I’ve been married a long time and have small children. My marriage has been rocky since the kids came along due to Stbxeh short fuse and vicious tongue. He’s called me some vile names over the years, screamed at the kids, screamed at me...mainly if he doesn’t get his own way. He’s been financially and sexually abusive. Emotionally controlling/distant... The last time we had sex, I could hear him sniggering behind me! Thats when I decided I didn’t want to let him touch me again. I’ve told him I want to separate which has made him extremely angry and he’s not making it easy. I assumed he’d be relieved if the names he’s called me are true then I wouldn’t want to be with me! I’ve basically got to the point where I’ve had enough. He clearly doesn’t love me. No anniversary/birthday/Christmas presents. No attending my family events. No interest or asking after my interests or life or things going on. Lack of interest unless it’s about him. I could let it drag on but no. I want more for myself.
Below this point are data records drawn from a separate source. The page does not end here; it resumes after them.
**config.mk**
```make
export PLATFORM = sky130hd
export DESIGN_NAME = parallel_serializer
export DESIGN_NICKNAME = d
export VERILOG_FILES = /design/src/rtl/dsp_pkg.sv /design/src/rtl/parallel_serializer_pingpong_buffer.sv /design/src/rtl/parallel_serializer.sv
export SDC_FILE = /design/constraint.sdc
export NUM_CORES = 1
export LEC_CHECK = 0
export CORE_ASPECT_RATIO = 0.6
export CORE_UTILIZATION = 25
export CTS_BUF_LIST = sky130_fd_sc_hd__clkbuf_2 sky130_fd_sc_hd__clkbuf_4 sky130_fd_sc_hd__clkbuf_8
export DETAILED_ROUTE_END_ITERATION = 12
export MAX_ROUTING_LAYER = met4
export SLEW_MARGIN = 5
export SYNTH_ARGS = -nofsm -noshare
export SYNTH_HDL_FRONTEND = slang
export SYNTH_SLANG_ARGS = --single-unit
```
**constraint.sdc**
```tcl
create_clock -name clk -period 3.1 [get_ports clk]
set_clock_uncertainty 0.15 [all_clocks]
set_input_delay 0.62 -clock clk [delete_from_list [all_inputs] [get_ports clk]]
set_output_delay 0.62 -clock clk [all_outputs]
set_load 0.01 [all_outputs]
```
**src/rtl/dsp_pkg.sv**
```systemverilog
// Shared types and constants for the parallel serializer: FSM encoding,
// overflow counter width and lane-counter sizing helper.
package dsp_pkg;

  typedef enum logic {
    IDLE  = 1'b0,
    SHIFT = 1'b1
  } ser_state_t;

  localparam int unsigned OVF_CNT_W = 16;

  // Lane counter needs at least one bit even when a word holds a single lane.
  function automatic int unsigned cnt_width(input int unsigned lanes);
    return (lanes > 1) ? $clog2(lanes) : 1;
  endfunction

endpackage

```
**src/rtl/parallel_serializer_pingpong_buffer.sv**
```systemverilog
// Two-entry ping-pong word store with sync bits, pointers and full flags.
// Exposes next-cycle read-entry contents so the top can register its outputs.
module pingpong_buffer #(
  parameter int unsigned WIDTH = 36
) (
  input  logic             clk,
  input  logic             rst_n,
`ifdef PARALLEL_SERIALIZER_OVF_EN
  output logic             overflow,
`endif
  input  logic             wr_en,
  input  logic [WIDTH-1:0] wr_data,
  input  logic             wr_sync,
  input  logic             rd_free,
  output logic [WIDTH-1:0] nxt_rd_data,
  output logic             nxt_rd_sync,
  output logic             nxt_occupied
);

  logic [WIDTH-1:0] mem [2];
  logic [1:0]       sync_q;
  logic [1:0]       full_q;
  logic             wr_ptr;
  logic             rd_ptr;

  logic [1:0] full_freed;
  logic [1:0] full_n;
  logic       wr_accept;
  logic       rd_ptr_n;
  logic       wr_ptr_n;

  // Freeing is applied before the write test so a full buffer can accept a
  // word in the same cycle its read entry is released.
  always_comb begin
    full_freed = full_q;
    if (rd_free) full_freed[rd_ptr] = 1'b0;
    wr_accept = wr_en & ~full_freed[wr_ptr];
    full_n    = full_freed;
    if (wr_accept) full_n[wr_ptr] = 1'b1;
    rd_ptr_n  = rd_ptr ^ rd_free;
    wr_ptr_n  = wr_ptr ^ wr_accept;
    if (wr_accept && (wr_ptr == rd_ptr_n)) begin
      nxt_rd_data = wr_data;
      nxt_rd_sync = wr_sync;
    end else begin
      nxt_rd_data = mem[rd_ptr_n];
      nxt_rd_sync = sync_q[rd_ptr_n];
    end
    nxt_occupied = |full_n;
  end

`ifdef PARALLEL_SERIALIZER_OVF_EN
  assign overflow = wr_en & ~wr_accept;
`endif

  always_ff @(posedge clk or negedge rst_n) begin
    if (!rst_n) begin
      for (int unsigned i = 0; i < 2; i++) mem[i] <= '0;
      sync_q <= '0;
      full_q <= '0;
      wr_ptr <= 1'b0;
      rd_ptr <= 1'b0;
    end else begin
      if (wr_accept) begin
        mem[wr_ptr]    <= wr_data;
        sync_q[wr_ptr] <= wr_sync;
      end
      full_q <= full_n;
      wr_ptr <= wr_ptr_n;
      rd_ptr <= rd_ptr_n;
    end
  end

endmodule

```
**src/rtl/parallel_serializer.sv**
```systemverilog
// Parallel-to-serial converter: one DIN_WIDTH*PARALLEL word in, PARALLEL samples out.
// Optional overflow tracking (warning + ovf_count) under PARALLEL_SERIALIZER_OVF_EN.
module parallel_serializer
  import dsp_pkg::*;
#(
  parameter int unsigned DIN_WIDTH = 9,
  parameter int unsigned PARALLEL  = 4,
  parameter string       DATA_TYPE = "signed"
) (
  input  logic                          clk,
  input  logic                          rst_n,
  input  logic [DIN_WIDTH*PARALLEL-1:0] din,
  input  logic                          din_valid,
  input  logic                          sync_in,
  output logic [DIN_WIDTH-1:0]          dout,
  output logic                          dout_valid,
  input  logic                          dout_ready,
  output logic                          dout_last,
  output logic                          sync_out,
`ifdef PARALLEL_SERIALIZER_OVF_EN
  output logic [OVF_CNT_W-1:0]          ovf_count,
`endif
  output logic                          warning
);

  localparam int unsigned WORD_W = DIN_WIDTH * PARALLEL;
  localparam int unsigned CNT_W  = cnt_width(PARALLEL);
  localparam logic [CNT_W-1:0] LAST_LANE = CNT_W'(PARALLEL - 1);

  // Sample interpretation is carried only as metadata; reject unknown tags.
  if (DATA_TYPE != "signed" && DATA_TYPE != "unsigned") begin : g_bad_type
    $error("parallel_serializer: DATA_TYPE must be \"signed\" or \"unsigned\"");
  end

  ser_state_t        state;
  ser_state_t        state_n;
  logic [CNT_W-1:0]  cnt;
  logic [CNT_W-1:0]  cnt_n;
  logic              consume;
  logic              last_consume;
  logic [WORD_W-1:0] nxt_word;
  logic              nxt_sync;
  logic              nxt_occupied;
  logic [DIN_WIDTH-1:0] dout_d;
  logic              dout_valid_d;
  logic              dout_last_d;
  logic              sync_out_d;
`ifdef PARALLEL_SERIALIZER_OVF_EN
  logic              overflow;
`endif

  assign consume      = dout_valid & dout_ready;
  assign last_consume = consume & (cnt == LAST_LANE);

  pingpong_buffer #(
    .WIDTH (WORD_W)
  ) u_buf (
    .clk          (clk),
    .rst_n        (rst_n),
`ifdef PARALLEL_SERIALIZER_OVF_EN
    .overflow     (overflow),
`endif
    .wr_en        (din_valid),
    .wr_data      (din),
    .wr_sync      (sync_in),
    .rd_free      (last_consume),
    .nxt_rd_data  (nxt_word),
    .nxt_rd_sync  (nxt_sync),
    .nxt_occupied (nxt_occupied)
  );

  always_ff @(posedge clk or negedge rst_n) begin
    if (!rst_n) begin
      state      <= IDLE;
      cnt        <= '0;
      dout       <= '0;
      dout_valid <= 1'b0;
      dout_last  <= 1'b0;
      sync_out   <= 1'b0;
    end else begin
      state      <= state_n;
      cnt        <= cnt_n;
      dout       <= dout_d;
      dout_valid <= dout_valid_d;
      dout_last  <= dout_last_d;
      sync_out   <= sync_out_d;
    end
  end

  always_comb begin
    state_n = state;
    case (state)
      IDLE:    if (nxt_occupied)  state_n = SHIFT;
      SHIFT:   if (!nxt_occupied) state_n = IDLE;
      default: state_n = IDLE;
    endcase
  end

  // Outputs are computed from next-cycle state so they can be registered
  // while still giving one-cycle latency and no bubble between words.
  always_comb begin
    cnt_n = cnt;
    if (last_consume)  cnt_n = '0;
    else if (consume)  cnt_n = cnt + CNT_W'(1);
    dout_valid_d = (state_n == SHIFT);
    dout_d       = '0;
    if (dout_valid_d) dout_d = nxt_word[int'(cnt_n) * DIN_WIDTH +: DIN_WIDTH];
    dout_last_d  = dout_valid_d & (cnt_n == LAST_LANE);
    sync_out_d   = dout_valid_d & (cnt_n == '0) & nxt_sync;
  end

`ifdef PARALLEL_SERIALIZER_OVF_EN
  always_ff @(posedge clk or negedge rst_n) begin
    if (!rst_n) begin
      warning   <= 1'b0;
      ovf_count <= '0;
    end else if (overflow) begin
      warning <= 1'b1;
      if (ovf_count != '1) ovf_count <= ovf_count + OVF_CNT_W'(1);
    end
  end
`else
  assign warning = 1'b0;
`endif

endmodule

```
==> results by group <==
Status
  – Status: finished, final reports clean

Critical path
  – R2R Setup Slk: 310 ps
  – CP startpoint: cnt[0]
  – WP data required: 3250 ps
  – End of the critical path: dout[1]
  – WP data arrival: 2940 ps
  – Worst r2r src: cnt[0]
  – Critical Path Source Type: register
  – Critical path type: reg -> reg
  – Worst R2R Path Depth: 9
  – Worst reg2reg endpoint: dout[1]
  – Max Fanout on Critical Path: 33
  – Crit end category: register

Route
  – M1 WL: 7590 µm
  – DRC viols: 0
  – Vias: 4077
  – Met2 wire len: 6690 µm
  – Via density per instance: 5.22
  – Highest routed layer: met4
  – Final ANT Viol Nets: 0
  – Drt total wl: 15200 µm
  – Starting DRT DRC Count: 414
  – Routed len/inst: 19.5 µm
  – First-pass DRT Iterations: 5
  – Met3 routed WL: 859 µm

Clock network
  – Clock sinks: 92
  – # H-tree levels: 3
  – Cts hold-fix bufs: 0
  – Clk_lat worst skew: 380 ps
  – CTS Buffer Depth: 2
  – Clk pin slew, worst setup/hold paths: 90 ps
  – Post-CTS Resized: 0
  – CTS tree: yes
  – Num CTS Buffers: 9
  – Post-CTS setup buffer count: 0
  – Root Driver: clkbuf_8

Power and ir drop
  – Combinational share of power: 52.2%
  – Int Power: 4.18 mW
  – Clock power frac: 13.4%
  – P per Cell Area: 1070 nW/µm²
  – P_leak: 2.52 nW
  – Sw power: 2.66 mW
  – Seq pwr share: 34.4%
  – Switching part of the total: 38.9%
  – Worst ir drop on vdd: 0.000369 V

STA
  – Final worst-path cycle share: 90.0%
  – Slew Limit Fails: 0
  – Setup_tns: 0 ps
  – Slew margin rel.: 56.3%
  – Fin crit period: 2790 ps
  – Slew @ Worst Pin: 655 ps
  – RSZ-0062 raised after global routing: no
  – Final-report hold violation count: 0
  – Final Setup Violations: 0
  – Fmax: 0.358 GHz

Cells and area
  – Antenna fix cells: 0
  – Layout net count: 547
  – Synth-to-Final Area Change: 21.3%
  – Share of layout cells above drive strength 1: 31.5%
  – Commonest cells after routing, fill and taps aside: mux2_2, dfrtp_1, clkdlybuf4s50_1
  – Fill cells: 2057
  – Commonest non-fill, non-tap cell in the layout: mux2_2
  – Final core occ: 31.4%

Logic synthesis
  – Post-synth EDFFs: 0
  – Seq/Total Area, Yosys: 43.9%
  – Synthesis Warnings: 0
  – #FFs+latches synth: 92
  – Top-area cell type share of the netlist area: 43.9%
  – Syn Nets: 496
  – Syn avg cell area: 11.6 µm²
  – Synth area leader: dfrtp_1
  – Main synth FF type: dfrtp_1
  – FFs w/ async S/R, synth: 100%
  – Syn Inst Count: 452
  – Synth unique cells: 52
  – Ranking of synthesized cells by area: dfrtp_1, mux2_2, mux2i_1
  – Syn Std Cell Area: 5250 µm²

Floorplan
  – Die W: 189 µm
  – # IOs: 54
  – Initial cell density of the core: 25.9%
  – Die H: 114 µm
  – Core box area: 20300 µm²
  – Die area: 21600 µm²
  – Cell Rows: 40

Global route
  – Largest net degree at the start of global routing: 47
  – Global-route wire length before repair: 23900 µm
  – Congestion Overflow GR: 0
  – GRT Overall Usage: 15.0%
  – Vias in the first global route: 4090
  – Initial antenna violation count: 0

Place
  – Hpwl dp: 10500 µm
  – Final Wtd Congestion: 0.846
  – PortBufs: 52

Flow run
  – MaxCap Viol Count: 0

Min path
  – Hold WC Path Type: in -> async
`src/rtl/ex_serial_pkg.sv`:
```
// Shared definitions for the EX stage: ALU op/select encodings, reset level,
// FSM state encoding and a small op-classification helper.
package ex_serial_pkg;

    localparam int ALUOP_W  = 8;
    localparam int ALUSEL_W = 3;
    localparam int SHAMT_W  = 5;

    localparam logic [ALUOP_W-1:0] EXE_NOP_OP = 8'b0000_0000;
    localparam logic [ALUOP_W-1:0] EXE_AND_OP = 8'b0010_0100;
    localparam logic [ALUOP_W-1:0] EXE_OR_OP  = 8'b0010_0101;
    localparam logic [ALUOP_W-1:0] EXE_XOR_OP = 8'b0010_0110;
    localparam logic [ALUOP_W-1:0] EXE_NOR_OP = 8'b0010_0111;
    localparam logic [ALUOP_W-1:0] EXE_SLL_OP = 8'b0111_1100;
    localparam logic [ALUOP_W-1:0] EXE_SRL_OP = 8'b0000_0010;
    localparam logic [ALUOP_W-1:0] EXE_SRA_OP = 8'b0000_0011;

    localparam logic [ALUSEL_W-1:0] EXE_RES_NOP   = 3'b000;
    localparam logic [ALUSEL_W-1:0] EXE_RES_LOGIC = 3'b001;
    localparam logic [ALUSEL_W-1:0] EXE_RES_SHIFT = 3'b010;

    // Reset is asserted when rst_n equals this level (active-high despite the name).
    localparam logic RST_ENABLE = 1'b1;

    typedef enum logic [1:0] {
        EX_IDLE  = 2'd0,
        EX_SHIFT = 2'd1,
        EX_DONE  = 2'd2
    } ex_state_e;

    function automatic logic is_shift_op(input logic [ALUOP_W-1:0] op);
        return (op == EXE_SLL_OP) || (op == EXE_SRL_OP) || (op == EXE_SRA_OP);
    endfunction

endpackage

```
`src/rtl/ex_serial_if.sv`:
```
// ID/EX inputs, pipeline control, forwarding bus and EX/MEM outputs of the EX stage.
interface ex_serial_if #(
    parameter int DATA_W     = 32,
    parameter int REG_ADDR_W = 5
);
    import ex_serial_pkg::*;

    logic [ALUOP_W-1:0]    aluop_i;
    logic [ALUSEL_W-1:0]   alusel_i;
    logic [DATA_W-1:0]     reg1_i;
    logic [DATA_W-1:0]     reg2_i;
    logic [REG_ADDR_W-1:0] wd_i;
    logic                  wreg_i;
    logic                  mem_stall_i;
    logic                  flush_i;
    logic                  fwd_wreg_o;
    logic [REG_ADDR_W-1:0] fwd_wd_o;
    logic [DATA_W-1:0]     fwd_wdata_o;
    logic                  stallreq_o;
    logic [REG_ADDR_W-1:0] wd_o;
    logic                  wreg_o;
    logic [DATA_W-1:0]     wdata_o;

    modport master (
        output aluop_i, alusel_i, reg1_i, reg2_i, wd_i, wreg_i, mem_stall_i, flush_i,
        input  fwd_wreg_o, fwd_wd_o, fwd_wdata_o, stallreq_o, wd_o, wreg_o, wdata_o
    );

    modport slave (
        input  aluop_i, alusel_i, reg1_i, reg2_i, wd_i, wreg_i, mem_stall_i, flush_i,
        output fwd_wreg_o, fwd_wd_o, fwd_wdata_o, stallreq_o, wd_o, wreg_o, wdata_o
    );

endinterface

```
`src/rtl/ex_serial_shifter.sv`:
```
// One-bit-per-cycle shifter with IDLE/SHIFT/DONE sequencing. Latches the op and
// destination on start so the result can be retired while upstream moves on.
module serial_shifter
    import ex_serial_pkg::*;
#(
    parameter int DATA_W     = 32,
    parameter int REG_ADDR_W = 5
) (
    input  logic                  clk,
    input  logic                  rst,
    input  logic                  flush_i,
    input  logic                  hold_i,
    input  logic                  start_i,
    input  logic [ALUOP_W-1:0]    op_i,
    input  logic [DATA_W-1:0]     value_i,
    input  logic [SHAMT_W-1:0]    shamt_i,
    input  logic [REG_ADDR_W-1:0] wd_i,
    input  logic                  wreg_i,
    output logic                  busy_o,
    output logic                  done_o,
    output logic [DATA_W-1:0]     acc_o,
    output logic [REG_ADDR_W-1:0] wd_o,
    output logic                  wreg_o
);

    localparam logic [SHAMT_W-1:0] CNT_ONE = SHAMT_W'(1);

    ex_state_e             state_q, state_d;
    logic [SHAMT_W-1:0]    cnt_q, cnt_d;
    logic [DATA_W-1:0]     acc_q, acc_d;
    logic [ALUOP_W-1:0]    op_q, op_d;
    logic [REG_ADDR_W-1:0] wd_q, wd_d;
    logic                  wreg_q, wreg_d;

    function automatic logic [DATA_W-1:0] shift_one(input logic [ALUOP_W-1:0] op,
                                                    input logic [DATA_W-1:0] v);
        logic signed [DATA_W-1:0] sv;
        logic [DATA_W-1:0]        res;
        sv = v;
        case (op)
            EXE_SLL_OP: res = v << 1;
            EXE_SRL_OP: res = v >> 1;
            default:    res = sv >>> 1;
        endcase
        return res;
    endfunction

    // Next-state: flush returns to IDLE, downstream hold freezes everything.
    always_comb begin
        state_d = state_q;
        cnt_d   = cnt_q;
        acc_d   = acc_q;
        op_d    = op_q;
        wd_d    = wd_q;
        wreg_d  = wreg_q;
        if (flush_i) begin
            state_d = EX_IDLE;
        end else if (!hold_i) begin
            case (state_q)
                EX_IDLE: begin
                    if (start_i) begin
                        acc_d   = value_i;
                        cnt_d   = shamt_i;
                        op_d    = op_i;
                        wd_d    = wd_i;
                        wreg_d  = wreg_i;
                        state_d = EX_SHIFT;
                    end
                end
                EX_SHIFT: begin
                    acc_d = shift_one(op_q, acc_q);
                    cnt_d = cnt_q - CNT_ONE;
                    if (cnt_q == CNT_ONE) begin
                        state_d = EX_DONE;
                    end
                end
                EX_DONE:  state_d = EX_IDLE;
                default:  state_d = EX_IDLE;
            endcase
        end
    end

    // State, counter, accumulator and latched op/destination registers.
    always_ff @(posedge clk) begin
        if (rst) begin
            state_q <= EX_IDLE;
            cnt_q   <= '0;
            acc_q   <= '0;
            op_q    <= EXE_NOP_OP;
            wd_q    <= '0;
            wreg_q  <= 1'b0;
        end else begin
            state_q <= state_d;
            cnt_q   <= cnt_d;
            acc_q   <= acc_d;
            op_q    <= op_d;
            wd_q    <= wd_d;
            wreg_q  <= wreg_d;
        end
    end

    assign busy_o = (state_q == EX_SHIFT);
    assign done_o = (state_q == EX_DONE);
    assign acc_o  = acc_q;
    assign wd_o   = wd_q;
    assign wreg_o = wreg_q;

endmodule

```
`src/rtl/ex_serial.sv`:
```
// Execute stage: single-cycle logic ops, serial shifts with pipeline hold,
// combinational forwarding to decode and the EX/MEM output register.
module ex_serial
    import ex_serial_pkg::*;
#(
    parameter int DATA_W     = 32,
    parameter int REG_ADDR_W = 5
) (
    input  logic         clk,
    input  logic         rst_n,
    ex_serial_if.slave   bus
);

    logic                  rst;
    logic [SHAMT_W-1:0]    shamt;
    logic                  shift_op;
    logic                  start;
    logic                  sh_busy;
    logic                  sh_done;
    logic [DATA_W-1:0]     sh_acc;
    logic [REG_ADDR_W-1:0] sh_wd;
    logic                  sh_wreg;

    logic [DATA_W-1:0]     res_data;
    logic [REG_ADDR_W-1:0] res_wd;
    logic                  res_wreg;
    logic                  fwd_wreg;

    logic [REG_ADDR_W-1:0] wd_q, wd_d;
    logic                  wreg_q, wreg_d;
    logic [DATA_W-1:0]     wdata_q, wdata_d;

    assign rst      = (rst_n == RST_ENABLE);
    assign shamt    = bus.reg1_i[SHAMT_W-1:0];
    assign shift_op = (bus.alusel_i == EXE_RES_SHIFT) && is_shift_op(bus.aluop_i);
    assign start    = !sh_busy && !sh_done && shift_op && (shamt != '0);

    serial_shifter #(
        .DATA_W     (DATA_W),
        .REG_ADDR_W (REG_ADDR_W)
    ) u_shifter (
        .clk     (clk),
        .rst     (rst),
        .flush_i (bus.flush_i),
        .hold_i  (bus.mem_stall_i),
        .start_i (start),
        .op_i    (bus.aluop_i),
        .value_i (bus.reg2_i),
        .shamt_i (shamt),
        .wd_i    (bus.wd_i),
        .wreg_i  (bus.wreg_i),
        .busy_o  (sh_busy),
        .done_o  (sh_done),
        .acc_o   (sh_acc),
        .wd_o    (sh_wd),
        .wreg_o  (sh_wreg)
    );

    // Result select: a finished shift wins; a running or starting shift is a bubble.
    always_comb begin
        res_data = '0;
        res_wd   = '0;
        res_wreg = 1'b0;
        if (sh_done) begin
            res_data = sh_acc;
            res_wd   = sh_wd;
            res_wreg = sh_wreg;
        end else if (!sh_busy && !start) begin
            res_wd   = bus.wd_i;
            res_wreg = bus.wreg_i;
            case (bus.alusel_i)
                EXE_RES_LOGIC: begin
                    case (bus.aluop_i)
                        EXE_OR_OP:  res_data = bus.reg1_i | bus.reg2_i;
                        EXE_AND_OP: res_data = bus.reg1_i & bus.reg2_i;
                        EXE_XOR_OP: res_data = bus.reg1_i ^ bus.reg2_i;
                        EXE_NOR_OP: res_data = ~(bus.reg1_i | bus.reg2_i);
                        default:    res_data = '0;
                    endcase
                end
                EXE_RES_SHIFT: begin
                    // Zero shift amount completes immediately with the unshifted value.
                    if (shift_op) begin
                        res_data = bus.reg2_i;
                    end
                end
                default: res_data = '0;
            endcase
        end
    end

    assign fwd_wreg        = res_wreg && !bus.flush_i;
    assign bus.fwd_wreg_o  = fwd_wreg;
    assign bus.fwd_wd_o    = res_wd;
    assign bus.fwd_wdata_o = res_data;
    assign bus.stallreq_o  = start || sh_busy;

    // EX/MEM next value: flush inserts a bubble, downstream stall holds.
    always_comb begin
        wd_d    = wd_q;
        wreg_d  = wreg_q;
        wdata_d = wdata_q;
        if (bus.flush_i) begin
            wd_d    = '0;
            wreg_d  = 1'b0;
            wdata_d = '0;
        end else if (!bus.mem_stall_i) begin
            wd_d    = res_wd;
            wreg_d  = fwd_wreg;
            wdata_d = res_data;
        end
    end

    // EX/MEM output register.
    always_ff @(posedge clk) begin
        if (rst) begin
            wd_q    <= '0;
            wreg_q  <= 1'b0;
            wdata_q <= '0;
        end else begin
            wd_q    <= wd_d;
            wreg_q  <= wreg_d;
            wdata_q <= wdata_d;
        end
    end

    assign bus.wd_o    = wd_q;
    assign bus.wreg_o  = wreg_q;
    assign bus.wdata_o = wdata_q;

endmodule
```
`src/flat_wrapper.sv`:
```
// flat-port wrapper written by rule: the top's interface ports become plain ports
module ex_serial_flat import ex_serial_pkg::*;
#(
    parameter int DATA_W     = 32,
    parameter int REG_ADDR_W = 5
)
  (clk, rst_n, bus_aluop_i, bus_alusel_i, bus_reg1_i, bus_reg2_i, bus_wd_i, bus_wreg_i, bus_mem_stall_i, bus_flush_i, bus_fwd_wreg_o, bus_fwd_wd_o, bus_fwd_wdata_o, bus_stallreq_o, bus_wd_o, bus_wreg_o, bus_wdata_o);
  ex_serial_if #(.DATA_W(DATA_W), .REG_ADDR_W(REG_ADDR_W)) bus_i ();
  input  logic clk;
  input  logic rst_n;
  input wire logic [$bits(bus_i.aluop_i)-1:0] bus_aluop_i;
  input wire logic [$bits(bus_i.alusel_i)-1:0] bus_alusel_i;
  input wire logic [$bits(bus_i.reg1_i)-1:0] bus_reg1_i;
  input wire logic [$bits(bus_i.reg2_i)-1:0] bus_reg2_i;
  input wire logic [$bits(bus_i.wd_i)-1:0] bus_wd_i;
  input wire logic [$bits(bus_i.wreg_i)-1:0] bus_wreg_i;
  input wire logic [$bits(bus_i.mem_stall_i)-1:0] bus_mem_stall_i;
  input wire logic [$bits(bus_i.flush_i)-1:0] bus_flush_i;
  output wire logic [$bits(bus_i.fwd_wreg_o)-1:0] bus_fwd_wreg_o;
  output wire logic [$bits(bus_i.fwd_wd_o)-1:0] bus_fwd_wd_o;
  output wire logic [$bits(bus_i.fwd_wdata_o)-1:0] bus_fwd_wdata_o;
  output wire logic [$bits(bus_i.stallreq_o)-1:0] bus_stallreq_o;
  output wire logic [$bits(bus_i.wd_o)-1:0] bus_wd_o;
  output wire logic [$bits(bus_i.wreg_o)-1:0] bus_wreg_o;
  output wire logic [$bits(bus_i.wdata_o)-1:0] bus_wdata_o;
  assign bus_i.aluop_i = bus_aluop_i;
  assign bus_i.alusel_i = bus_alusel_i;
  assign bus_i.reg1_i = bus_reg1_i;
  assign bus_i.reg2_i = bus_reg2_i;
  assign bus_i.wd_i = bus_wd_i;
  assign bus_i.wreg_i = bus_wreg_i;
  assign bus_i.mem_stall_i = bus_mem_stall_i;
  assign bus_i.flush_i = bus_flush_i;
  assign bus_fwd_wreg_o = bus_i.fwd_wreg_o;
  assign bus_fwd_wd_o = bus_i.fwd_wd_o;
  assign bus_fwd_wdata_o = bus_i.fwd_wdata_o;
  assign bus_stallreq_o = bus_i.stallreq_o;
  assign bus_wd_o = bus_i.wd_o;
  assign bus_wreg_o = bus_i.wreg_o;
  assign bus_wdata_o = bus_i.wdata_o;
  ex_serial #(.DATA_W(DATA_W), .REG_ADDR_W(REG_ADDR_W)) u_core (.clk(clk), .rst_n(rst_n), .bus(bus_i));
endmodule
```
The problem is I keep doubting myself. I’m sat in a restaurant and there’s a family and I’m now racked with guilt that my kids will never have that. I’m thinking maybe I just have unreal expectations of marriage? I should just suck it up and make do? Surely somebody out there has a husband who makes an effort for them? Takes them out on their birthday? Looks them in the eye and says “god you’re gorgeous”
Am I deranged?
Please tell me how well your husband treats you so I know I’m doing the right thing!!